In my last post I discussed the recent National Academies panel on gender bias. In today's NY Times, John Tierney weighs in on the issue. (This one is 'Times Select' - subscription required.)
I'm usually at ideological odds with Tierney, but not quite so much this time. He comes up with a great Onion title for the panel's work:
"This is the kind of science you expect to find in The Onion: 'Academy Forms Committee to Study Gender Discrimination, Bars Men from Participating.' Actually, it did allow a total of one man, Robert Birgeneau of Berkeley, on the 18-member committee, but that was presumably because he was already on record agreeing with the report’s pre-ordained conclusion: academia must stop favoring male scientists and engineers."
Tierney hits some good points (such as how the panel fails to distinguish between bias 30 years ago and bias today). He also gets into the 'innate differences' issue that I avoided in my last post:
"One well-documented difference is the disproportionately large number of boys scoring in the top percentile of the SAT math test. And when you compare boy math whizzes with girl math whizzes, more differences appear. The boys score much higher on the math portion of the SAT than on the verbal, whereas the girls are more balanced — high on the verbal as well as the math.
The girls have more career options, and they have different priorities than the boys, as the psychologists David Lubinski and Camilla Persson Benbow have demonstrated by tracking students with the exceptional mathematical ability to become top-flight researchers in science and engineering."
I've got two things to note about this:
- In addition to a disproportionate number of boys in the top math SAT percentile, there is also a disproportionate number of boys in the bottom percentile. In other words, the average score is not so different among boys and girls, but there are more boys on both ends of the curve.

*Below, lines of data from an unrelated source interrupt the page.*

--- src/flat_wrapper.sv ---
// flat-port wrapper written by rule: the top's interface ports become plain ports
module fft64_reorder_buf_flat import fft64_reorder_buf_pkg::*;
  (clk_i, rst_i, bus_ed, bus_start, bus_dr, bus_di, bus_rdy, bus_dor, bus_doi);
  fft64_reorder_buf_if bus_i ();
  input  logic clk_i;
  input  logic rst_i;
  input wire logic [$bits(bus_i.ed)-1:0] bus_ed;
  input wire logic [$bits(bus_i.start)-1:0] bus_start;
  input wire logic [$bits(bus_i.dr)-1:0] bus_dr;
  input wire logic [$bits(bus_i.di)-1:0] bus_di;
  output wire logic [$bits(bus_i.rdy)-1:0] bus_rdy;
  output wire logic [$bits(bus_i.dor)-1:0] bus_dor;
  output wire logic [$bits(bus_i.doi)-1:0] bus_doi;
  assign bus_i.ed = bus_ed;
  assign bus_i.start = bus_start;
  assign bus_i.dr = bus_dr;
  assign bus_i.di = bus_di;
  assign bus_rdy = bus_i.rdy;
  assign bus_dor = bus_i.dor;
  assign bus_doi = bus_i.doi;
  fft64_reorder_buf u_core (.clk_i(clk_i), .rst_i(rst_i), .bus(bus_i));
endmodule
--- config.mk ---
export PLATFORM = sky130hd
export DESIGN_NAME = fft64_reorder_buf_flat
export DESIGN_NICKNAME = d
export VERILOG_FILES = /design/src/rtl/fft64_reorder_buf_pkg.sv /design/src/rtl/fft64_reorder_buf_if.sv /design/src/rtl/fft64_reorder_buf_ram64.sv /design/src/rtl/fft64_reorder_buf.sv /design/src/flat_wrapper.sv
export SDC_FILE = /design/constraint.sdc
export NUM_CORES = 2
export LEC_CHECK = 0
export BUFFER_PORTS_ARGS = -buffer_cell sky130_fd_sc_hd__buf_2
export CORE_MARGIN = 8
export CORE_UTILIZATION = 23
export DETAILED_ROUTE_END_ITERATION = 8
export SYNTH_ARGS = -nofsm -noshare
export SYNTH_HDL_FRONTEND = slang
export SYNTH_SLANG_ARGS = --single-unit
--- constraint.sdc ---
create_clock -name clk_i -period 5.18 [get_ports clk_i]
set_clock_uncertainty 0.15 [all_clocks]
set_input_delay 0.518 -clock clk_i [delete_from_list [all_inputs] [get_ports clk_i]]
set_output_delay 0.518 -clock clk_i [all_outputs]
set_load 0.1 [all_outputs]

- This difference in the top percentile in SAT math may be relevant to differences in some sciences like theoretical physics or pure math (I have no idea), but, as I hinted at in my last post, I think it's irrelevant in many other fields like biology. Biology has some very quantitative aspects, but the people I know who are outstanding in those areas aren't necessarily the ones who were 'math whizzes' on the SAT. Good biologists need a variety of different skills, not just the ones that lead to a top SAT math score. Also, in biology, rigorous verbal reasoning skills play a much larger role, and recall that girls are overrepresented in the top percentiles of the verbal SAT. So are women innately better biologists?

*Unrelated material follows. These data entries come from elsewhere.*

### src/rtl/mem_arbiter_rr_if.sv
// Bus bundle for mem_arbiter_rr: upstream requester lanes plus the shared downstream port.
// The slave modport is the arbiter side; the master modport drives requesters and memory.
interface mem_arbiter_rr_if #(
  parameter int unsigned NUM_PORTS  = 2,
  parameter int unsigned DATA_WIDTH = 256,
  parameter int unsigned ADDR_WIDTH = 32
);
  logic [NUM_PORTS-1:0]            req_read;
  logic [NUM_PORTS-1:0]            req_write;
  logic [NUM_PORTS*ADDR_WIDTH-1:0] req_address;
  logic [NUM_PORTS*DATA_WIDTH-1:0] req_wdata;
  logic [DATA_WIDTH-1:0]           req_rdata;
  logic [NUM_PORTS-1:0]            req_resp;

  logic                            mem_read;
  logic                            mem_write;
  logic [ADDR_WIDTH-1:0]           mem_address;
  logic [DATA_WIDTH-1:0]           mem_wdata;
  logic [DATA_WIDTH-1:0]           mem_rdata;
  logic                            mem_resp;

  modport slave (
    input  req_read, req_write, req_address, req_wdata, mem_rdata, mem_resp,
    output req_rdata, req_resp, mem_read, mem_write, mem_address, mem_wdata
  );

  modport master (
    output req_read, req_write, req_address, req_wdata, mem_rdata, mem_resp,
    input  req_rdata, req_resp, mem_read, mem_write, mem_address, mem_wdata
  );
endinterface

### src/rtl/mem_arbiter_rr.sv
// N-port round-robin / fixed-priority arbiter onto one downstream memory port.
// Latches the winning request, holds it until mem_resp and routes the completion back.
module mem_arbiter_rr #(
  parameter int unsigned NUM_PORTS  = 2,
  parameter int unsigned DATA_WIDTH = 256,
  parameter int unsigned ADDR_WIDTH = 32,
  parameter int unsigned RR_MODE    = 1,
  localparam int unsigned IdxW      = (NUM_PORTS > 1) ? $clog2(NUM_PORTS) : 1
) (
  input  logic                  clk,
  input  logic                  reset,
  mem_arbiter_rr_if.slave       bus,
  output logic [IdxW-1:0]       grant_idx,
  output logic [31:0]           conflict_count
);

  typedef enum logic [0:0] {StIdle, StBusy} state_e;

  state_e                state_q, state_d;
  logic                  mem_read_q, mem_read_d;
  logic                  mem_write_q, mem_write_d;
  logic [ADDR_WIDTH-1:0] mem_address_q, mem_address_d;
  logic [DATA_WIDTH-1:0] mem_wdata_q, mem_wdata_d;
  logic [IdxW-1:0]       grant_idx_q, grant_idx_d;
  logic [IdxW-1:0]       rr_ptr_q, rr_ptr_d;
  logic [31:0]           conflict_count_q, conflict_count_d;

  logic [NUM_PORTS-1:0]  pending;
  logic                  any_pending;
  logic                  multi_pending;
  logic [IdxW-1:0]       winner;

  assign pending       = bus.req_read | bus.req_write;
  assign any_pending   = |pending;
  // Clearing the lowest set bit leaves something only if two or more ports are pending.
  assign multi_pending = |(pending & (pending - NUM_PORTS'(1)));

  // Scan upward from the base index with wrap; base is 0 in fixed-priority mode.
  always_comb begin
    int unsigned base;
    int unsigned idx;
    logic        found;
    winner = '0;
    found  = 1'b0;
    base   = (RR_MODE != 0) ? 32'(rr_ptr_q) : 32'd0;
    idx    = 32'd0;
    for (int unsigned off = 0; off < NUM_PORTS; off++) begin
      idx = (base + off) % NUM_PORTS;
      if (!found && pending[idx[IdxW-1:0]]) begin
        winner = idx[IdxW-1:0];
        found  = 1'b1;
      end
    end
  end

  always_comb begin
    state_d          = state_q;
    mem_read_d       = mem_read_q;
    mem_write_d      = mem_write_q;
    mem_address_d    = mem_address_q;
    mem_wdata_d      = mem_wdata_q;
    grant_idx_d      = grant_idx_q;
    rr_ptr_d         = rr_ptr_q;
    conflict_count_d = conflict_count_q;

    unique case (state_q)
      StIdle: begin
        if (any_pending) begin
          state_d       = StBusy;
          grant_idx_d   = winner;
          // A port raising both read and write is served as a write.
          mem_write_d   = bus.req_write[winner];
          mem_read_d    = bus.req_read[winner] & ~bus.req_write[winner];
          mem_address_d = bus.req_address[32'(winner) * ADDR_WIDTH +: ADDR_WIDTH];
          mem_wdata_d   = bus.req_wdata[32'(winner) * DATA_WIDTH +: DATA_WIDTH];
          if (multi_pending && (conflict_count_q != 32'hFFFF_FFFF)) begin
            conflict_count_d = conflict_count_q + 32'd1;
          end
        end
      end
      StBusy: begin
        if (bus.mem_resp) begin
          state_d     = StIdle;
          mem_read_d  = 1'b0;
          mem_write_d = 1'b0;
          rr_ptr_d    = (grant_idx_q == IdxW'(NUM_PORTS - 1)) ? '0 : grant_idx_q + IdxW'(1);
        end
      end
    endcase
  end

  always_ff @(posedge clk) begin
    if (reset) begin
      state_q          <= StIdle;
      mem_read_q       <= 1'b0;
      mem_write_q      <= 1'b0;
      mem_address_q    <= '0;
      mem_wdata_q      <= '0;
      grant_idx_q      <= '0;
      rr_ptr_q         <= '0;
      conflict_count_q <= '0;
    end else begin
      state_q          <= state_d;
      mem_read_q       <= mem_read_d;
      mem_write_q      <= mem_write_d;
      mem_address_q    <= mem_address_d;
      mem_wdata_q      <= mem_wdata_d;
      grant_idx_q      <= grant_idx_d;
      rr_ptr_q         <= rr_ptr_d;
      conflict_count_q <= conflict_count_d;
    end
  end

  // Completion is forwarded combinationally, and only to the port holding the grant.
  always_comb begin
    bus.req_resp  = '0;
    bus.req_rdata = '0;
    if ((state_q == StBusy) && bus.mem_resp) begin
      bus.req_resp[grant_idx_q] = 1'b1;
      bus.req_rdata             = bus.mem_rdata;
    end
  end

  assign bus.mem_read    = mem_read_q;
  assign bus.mem_write   = mem_write_q;
  assign bus.mem_address = mem_address_q;
  assign bus.mem_wdata   = mem_wdata_q;
  assign grant_idx       = grant_idx_q;
  assign conflict_count  = conflict_count_q;

endmodule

One statement in Tierney's article especially bugs me- he lumps biology with psychology as a 'soft science.' This idea that men are better at 'hard' sciences and women are better at 'soft' sciences is just crap. Biology is just as much a hard (meaning, roughly, quantitative and experimentally rigorous) science as any other of the natural sciences - geology, astronomy, and yes, physics and chemistry. Biology (evolution, molecular biology, genetics, ecology, etc.) has much more in common with astronomy or geology than with psychology.

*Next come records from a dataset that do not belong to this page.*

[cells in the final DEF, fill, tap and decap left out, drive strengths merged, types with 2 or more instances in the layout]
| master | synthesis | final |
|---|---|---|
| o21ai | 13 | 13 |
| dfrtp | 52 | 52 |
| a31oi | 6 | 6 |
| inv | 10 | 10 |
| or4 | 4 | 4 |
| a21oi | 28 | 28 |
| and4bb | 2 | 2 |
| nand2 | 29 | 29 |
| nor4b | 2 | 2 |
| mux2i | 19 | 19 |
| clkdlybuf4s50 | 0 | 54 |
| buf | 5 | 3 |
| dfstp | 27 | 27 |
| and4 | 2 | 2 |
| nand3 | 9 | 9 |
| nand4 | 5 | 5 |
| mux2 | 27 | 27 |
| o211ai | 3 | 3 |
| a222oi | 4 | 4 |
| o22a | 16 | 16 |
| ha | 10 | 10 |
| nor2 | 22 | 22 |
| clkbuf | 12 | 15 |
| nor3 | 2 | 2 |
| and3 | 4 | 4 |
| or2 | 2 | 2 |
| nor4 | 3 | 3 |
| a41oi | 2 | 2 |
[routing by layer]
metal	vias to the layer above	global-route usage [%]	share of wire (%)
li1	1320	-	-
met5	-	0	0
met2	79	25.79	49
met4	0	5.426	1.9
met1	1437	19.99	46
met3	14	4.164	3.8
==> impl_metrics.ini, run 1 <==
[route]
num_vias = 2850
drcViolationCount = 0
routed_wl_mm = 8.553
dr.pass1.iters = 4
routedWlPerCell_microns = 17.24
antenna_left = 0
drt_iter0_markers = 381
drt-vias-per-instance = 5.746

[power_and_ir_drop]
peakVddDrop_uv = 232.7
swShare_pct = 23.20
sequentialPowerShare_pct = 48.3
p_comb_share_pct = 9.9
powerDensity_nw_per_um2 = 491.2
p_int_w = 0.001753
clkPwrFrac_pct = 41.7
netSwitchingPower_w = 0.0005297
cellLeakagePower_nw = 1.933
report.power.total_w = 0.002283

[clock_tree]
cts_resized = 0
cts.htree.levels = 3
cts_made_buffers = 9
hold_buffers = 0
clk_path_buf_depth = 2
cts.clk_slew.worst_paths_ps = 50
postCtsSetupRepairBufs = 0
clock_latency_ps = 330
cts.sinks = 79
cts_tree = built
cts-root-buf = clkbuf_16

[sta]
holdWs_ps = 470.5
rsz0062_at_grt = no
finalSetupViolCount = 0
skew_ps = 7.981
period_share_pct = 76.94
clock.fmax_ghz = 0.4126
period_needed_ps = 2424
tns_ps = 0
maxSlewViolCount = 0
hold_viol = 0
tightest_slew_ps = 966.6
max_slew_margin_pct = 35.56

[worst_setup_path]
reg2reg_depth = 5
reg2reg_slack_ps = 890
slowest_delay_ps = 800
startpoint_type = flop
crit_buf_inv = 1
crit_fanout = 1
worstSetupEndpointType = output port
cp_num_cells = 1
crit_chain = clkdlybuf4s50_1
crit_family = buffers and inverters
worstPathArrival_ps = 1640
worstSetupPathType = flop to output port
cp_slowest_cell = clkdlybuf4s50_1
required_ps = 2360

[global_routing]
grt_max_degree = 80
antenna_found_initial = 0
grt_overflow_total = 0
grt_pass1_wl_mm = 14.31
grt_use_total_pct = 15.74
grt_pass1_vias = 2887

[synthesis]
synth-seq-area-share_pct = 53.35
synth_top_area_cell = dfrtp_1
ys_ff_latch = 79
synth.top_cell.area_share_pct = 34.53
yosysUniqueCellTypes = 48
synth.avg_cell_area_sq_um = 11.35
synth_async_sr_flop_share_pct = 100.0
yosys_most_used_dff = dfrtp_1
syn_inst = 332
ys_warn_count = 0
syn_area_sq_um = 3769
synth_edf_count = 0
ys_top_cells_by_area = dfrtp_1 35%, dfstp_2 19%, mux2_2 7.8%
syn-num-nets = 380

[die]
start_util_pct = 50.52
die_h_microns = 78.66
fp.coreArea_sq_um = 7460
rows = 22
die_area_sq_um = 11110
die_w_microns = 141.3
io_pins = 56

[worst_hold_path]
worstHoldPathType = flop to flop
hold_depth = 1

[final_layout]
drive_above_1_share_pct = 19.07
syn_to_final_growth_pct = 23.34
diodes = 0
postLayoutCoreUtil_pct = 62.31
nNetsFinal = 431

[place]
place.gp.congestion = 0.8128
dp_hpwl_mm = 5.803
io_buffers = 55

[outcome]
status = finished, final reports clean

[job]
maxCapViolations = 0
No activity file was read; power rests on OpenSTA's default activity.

UPDATE: If you can access this (subscription required), this Nature Neuroscience Editorial has some interesting references to the primary literature and comments on the differences in SAT scores. They note that the score differences (more boys at the tail ends of the curve) don't occur in all Western countries, suggesting that the effect may very well be cultural. Who knows? It seems like the debate is often just stuck at the level of "Women are less able!" "No they're not, men are just hopelessly predjudiced!" As I made clear in my last post, I think there are other answers.